*** Supplied information
==> src/rtl/srh_consts.vh <==
// Purpose: timing constants for the static ram host controller
// Assumes: 50 MHz clock, 20 ns period; fastest speed grade figures
// Notes:   times in ns (power-up in us), cycle counts derived in the module
`ifndef SRH_CONSTS_VH
`define SRH_CONSTS_VH
`define SRH_CLK_PERIOD_NS      20
`define SRH_ADDR_W             14
`define SRH_DEPTH              16384
`define SRH_ACCESS_NS          70
`define SRH_CYCLE_NS           70
`define SRH_ADDR_SETUP_NS      10
`define SRH_WRITE_RECOV_NS     0
`define SRH_DATA_VALID_NS      30
`define SRH_WRITE_PULSE_NS     40
`define SRH_DATA_HOLD_NS       10
`define SRH_POWERUP_US         2000
`endif

==> src/rtl/srh_host.v <==
// Purpose: host controller driving a 16K x 1 asynchronous static ram
// Assumes: one 50 MHz clock; ram pins are plain outputs plus one data input
// Notes:   read and write requests on a simple req/ack port; one access at a time
//          select is strobed per access, so the part idles at standby power
//          writes are strobe-controlled: strobe rises one cycle before select
//          timing counts round the fastest grade up to whole clock cycles
//          a slower grade needs the ns figures in the header raised to match
//          the returned bit is resynchronised, costing two cycles of read latency
//
// Behaviour
// - write spans later fall to first rise
// - address setup before strobe, held past rise
// - never change address inside write pulse
// - write data valid before strobe rises
// - select-controlled write referenced to select rise
// - write data held after terminating edge
// - wait 2 ms after power-up
// - each cycle at least access time long
`include "srh_consts.vh"

module srh_host #(
    parameter ADDR_W      = `SRH_ADDR_W,
    parameter POWERUP_CYC = (`SRH_POWERUP_US * 1000) / `SRH_CLK_PERIOD_NS
)(
    input  wire              clk_i,
    input  wire              nrst_i,
    input  wire              req_i,
    input  wire              req_write_i,
    input  wire [ADDR_W-1:0] req_addr_i,
    input  wire              req_bit_i,
    output reg               ready_o,
    output reg               ack_o,
    output reg               rd_bit_o,
    output reg [ADDR_W-1:0]  cell_index_lines_o,
    output reg               sel_n_o,
    output reg               wr_n_o,
    output reg               din_o,
    input  wire              dout_i
);
    function [7:0] cyc_min;
        input integer ns;
        integer cyc;
        begin
            cyc = (ns + `SRH_CLK_PERIOD_NS - 1) / `SRH_CLK_PERIOD_NS;
            // a zero requirement still costs one state cycle
            if (cyc < 1)
                cyc = 1;
            cyc_min = cyc[7:0];
        end
    endfunction

    // two extra cycles cover the two-flop sampling of the returned bit
    localparam [7:0] RD_CYC    = cyc_min(`SRH_ACCESS_NS) + 8'h02;
    localparam [7:0] SETUP_CYC = cyc_min(`SRH_ADDR_SETUP_NS);
    // pulse takes the cycle time less setup; this also covers the data-valid lead
    localparam [7:0] PULSE_CYC = cyc_min(`SRH_CYCLE_NS - `SRH_ADDR_SETUP_NS);
    localparam [7:0] HOLD_CYC  = cyc_min(`SRH_DATA_HOLD_NS);

    localparam [5:0] ST_PWR   = 6'h01;
    localparam [5:0] ST_IDLE  = 6'h02;
    localparam [5:0] ST_READ  = 6'h04;
    localparam [5:0] ST_SETUP = 6'h08;
    localparam [5:0] ST_PULSE = 6'h10;
    localparam [5:0] ST_HOLD  = 6'h20;

    reg  [5:0]  state_reg;
    // wide enough for the full power-up wait at any sensible clock
    reg  [31:0] pwr_cnt_reg;
    reg  [7:0]  cnt_reg;
    reg         dout_meta_reg;
    reg         dout_sync_reg;

    // the returned bit comes from an unclocked part: two flops before use
    always @(posedge clk_i or negedge nrst_i)
    begin
        if (!nrst_i)
        begin
            dout_meta_reg <= 1'b0;
            dout_sync_reg <= 1'b0;
        end
        else
        begin
            dout_meta_reg <= dout_i;
            dout_sync_reg <= dout_meta_reg;
        end
    end

    always @(posedge clk_i or negedge nrst_i)
    begin
        if (!nrst_i)
        begin
            state_reg          <= ST_PWR;
            pwr_cnt_reg        <= 32'h0;
            cnt_reg            <= 8'h00;
            ready_o            <= 1'b0;
            ack_o              <= 1'b0;
            rd_bit_o           <= 1'b0;
            cell_index_lines_o <= {ADDR_W{1'b0}};
            sel_n_o            <= 1'b1;
            wr_n_o             <= 1'b1;
            din_o              <= 1'b0;
        end
        else
        begin
            ack_o <= 1'b0;
            case (state_reg)
                ST_PWR:
                begin
                    // no access until the part's substrate pump has settled
                    if (pwr_cnt_reg >= POWERUP_CYC - 1)
                    begin
                        state_reg <= ST_IDLE;
                        ready_o   <= 1'b1;
                    end
                    else
                        pwr_cnt_reg <= pwr_cnt_reg + 32'h1;
                end
                ST_IDLE:
                begin
                    if (req_i)
                    begin
                        ready_o            <= 1'b0;
                        // address only moves here, after select has risen
                        cell_index_lines_o <= req_addr_i;
                        din_o              <= req_bit_i;
                        // strobed select: address and select change together
                        sel_n_o            <= 1'b0;
                        if (req_write_i)
                        begin
                            wr_n_o    <= 1'b1;
                            cnt_reg   <= SETUP_CYC;
                            state_reg <= ST_SETUP;
                        end
                        else
                        begin
                            wr_n_o    <= 1'b1;
                            cnt_reg   <= RD_CYC;
                            state_reg <= ST_READ;
                        end
                    end
                    else
                    begin
                        // idle keeps the part deselected so it sits at standby power
                        sel_n_o <= 1'b1;
                        wr_n_o  <= 1'b1;
                    end
                end
                ST_READ:
                begin
                    if (cnt_reg == 8'h01)
                    begin
                        // sample only after full access; bit stable while address held
                        // the brief old-bit hold after an address move is long past here
                        rd_bit_o  <= dout_sync_reg;
                        ack_o     <= 1'b1;
                        sel_n_o   <= 1'b1;
                        ready_o   <= 1'b1;
                        state_reg <= ST_IDLE;
                    end
                    else
                        cnt_reg <= cnt_reg - 8'h01;
                end
                ST_SETUP:
                begin
                    // strobe falls a full cycle after the address has settled
                    if (cnt_reg == 8'h01)
                    begin
                        wr_n_o    <= 1'b0;
                        cnt_reg   <= PULSE_CYC;
                        state_reg <= ST_PULSE;
                    end
                    else
                        cnt_reg <= cnt_reg - 8'h01;
                end
                ST_PULSE:
                begin
                    // address and data frozen for the whole pulse
                    if (cnt_reg == 8'h01)
                    begin
                        wr_n_o    <= 1'b1;
                        cnt_reg   <= HOLD_CYC;
                        state_reg <= ST_HOLD;
                    end
                    else
                        cnt_reg <= cnt_reg - 8'h01;
                end
                ST_HOLD:
                begin
                    // select drops with strobe risen; address and data kept past it
                    sel_n_o <= 1'b1;
                    if (cnt_reg == 8'h01)
                    begin
                        ack_o     <= 1'b1;
                        ready_o   <= 1'b1;
                        state_reg <= ST_IDLE;
                    end
                    else
                        cnt_reg <= cnt_reg - 8'h01;
                end
                default:
                begin
                    // an illegal state code parks the pins and re-enters ST_PWR without clearing the wait count
                    state_reg <= ST_PWR;
                    sel_n_o   <= 1'b1;
                    wr_n_o    <= 1'b1;
                end
            endcase
        end
    end
endmodule

==> config.mk <==
export PLATFORM = sky130hd
export DESIGN_NAME = srh_host
export DESIGN_NICKNAME = d
export VERILOG_FILES = /design/src/rtl/srh_host.v
export VERILOG_INCLUDE_DIRS = /design/src /design/src/rtl
export SDC_FILE = /design/constraint.sdc
export NUM_CORES = 1
export LEC_CHECK = 0
export ABC_AREA = 1
export BUFFER_PORTS_ARGS = -buffer_cell sky130_fd_sc_hd__buf_2
export CORE_AREA = 2 2 79 81
export DETAILED_ROUTE_END_ITERATION = 7
export DIE_AREA = 0 0 81 83
export PLACE_DENSITY = 0.79
export SLEW_MARGIN = 20
export SYNTH_ARGS = -nofsm -noshare
export SYNTH_HDL_FRONTEND = slang
export SYNTH_SLANG_ARGS = --single-unit
==> constraint.sdc <==
create_clock -name clk_i -period 3.87 [get_ports clk_i]
set_input_delay 0.5805 -clock clk_i [delete_from_list [all_inputs] [get_ports clk_i]]
set_output_delay 0.5805 -clock clk_i [all_outputs]
set_load 0.005 [all_outputs]
* Yosys cells after proc, flatten, opt, wreduce, memory -nomap -nowiden
Index checks and enable logic that the tools add are counted.
** Word-level totals
- Flip-flop bits (word level) :: 68
- Input port bits :: 20
- Output and inout bits :: 20
- Logic and storage cells :: 68
** Cells by class
- Add/subtract/negate cells :: 2
- Magnitude comparators :: 1
- Equality and inequality tests :: 14
- Multiplexer cells :: 23
- Bitwise gates (word level) :: 3
- Reduce and logical (&&, ||, !) cells :: 13
** Operators with widths (count)
- 32-bit by 1-bit adder with 32-bit output, second input constant :: 1
- 32-bit by 17-bit greater-or-equal comparator with 1-bit output, second input constant :: 1
- 8-bit 2-to-1 mux :: 4
- 8-bit case mux with 4 select lines :: 1
- 6-bit 2-to-1 mux :: 5
- 6-bit case mux with 5 select lines :: 1
- 2-bit != test, second input constant :: 6
- 1-bit case mux with 3 select lines :: 3
- 8-bit by 1-bit equality test with 1-bit output, second input constant :: 1
- 2-bit AND reduction :: 4
- 8-bit by 1-bit subtractor with 8-bit output, second input constant :: 1
- 1-bit 2-to-1 mux :: 7
- 6-bit by 1-bit equality test with 1-bit output, second input constant :: 1
- 6-bit by 2-bit equality test with 1-bit output, second input constant :: 1
- 6-bit by 3-bit equality test with 1-bit output, second input constant :: 1
- 6-bit by 4-bit equality test with 1-bit output, second input constant :: 1
- 6-bit by 5-bit equality test with 1-bit output, second input constant :: 1
- 6-bit equality test, second input constant :: 1
- 3-bit AND reduction :: 2
- 3-bit OR reduction :: 2
- 5-bit AND reduction :: 1
- 4-bit 2-to-1 mux :: 1
- 4-bit AND reduction :: 1
- 4-bit nonzero test :: 1
- 5 further kinds :: 7

* Depth between registers and ports, before layout
- Depth after elaboration :: 4
- Depth in mapped cells :: 11
- Mapped depth without buffers :: 11

* Worst setup path after synthesis
Ideal clock, no wire load.
- Kind :: register to register
- From :: register pwr_cnt_reg[0]
- To :: register state_reg[5]
- Setup time :: 0.118 ns
- Data arrival time :: 1.396 ns
- Data required time :: 3.752 ns
- Path slack :: 2.357 ns
- Stages on the path, launching flop included :: 12
- Buffers on the path :: 1
- Clock period less this slack :: 1.513 ns
- Path through :: dfrtp_1 -> ha_1 -> nand3_2 -> o21ai_2 -> nand2_1 -> nand2_1 -> nand2_2 -> nand2_4 -> buf_6 -> nand3_1 -> nand2_1 -> nand2_1
** On the way
- Longest elaborated chain between the ends :: 3
** Ends and longest elaborated chain
- start, declared :: RTL line srh_host.v:68 : reg [31:0] pwr_cnt_reg;
- start signal, assigned :: RTL line srh_host.v:116 : pwr_cnt_reg <= pwr_cnt_reg + 32'h1;
- 32-bit by 17-bit greater-or-equal comparator with 1-bit output :: RTL line srh_host.v:110 : if (pwr_cnt_reg >= POWERUP_CYC - 1)
- 2-bit != test (no source line)
- 5-bit AND reduction (no source line)
- end signal, assigned :: RTL line srh_host.v:112 : state_reg <= ST_IDLE;
- end signal, assigned :: RTL line srh_host.v:132 : state_reg <= ST_SETUP;
- end signal, assigned :: RTL line srh_host.v:138 : state_reg <= ST_READ;
- end, declared :: RTL line srh_host.v:66 : reg [5:0] state_reg;
No other way between the ends.
A chain may end at the register's enable or synchronous reset.

* Worst setup path after layout
- From :: register pwr_cnt_reg[0]
- To :: register pwr_cnt_reg[6]
** On the way
- Longest elaborated chain between the ends :: 3
- Elaborated cells between the ends (all ways) :: 4
- Those cells by class :: add/sub (1); order compare (1); bitwise (1); reduce/logical (1)
** Ends and longest elaborated chain (RTL line)
- 32-bit by 17-bit greater-or-equal comparator with 1-bit output :: srh_host.v:110
- 1-bit NOT (no source line)
- 2-bit AND reduction (no source line)
Parallel ways exist; a longest one is shown, timed or not.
******
§ Exercise brief:
Report all lines of the data that include the word "change".

§ Exercise output:
// - never change address inside write pulse
                        // strobed select: address and select change together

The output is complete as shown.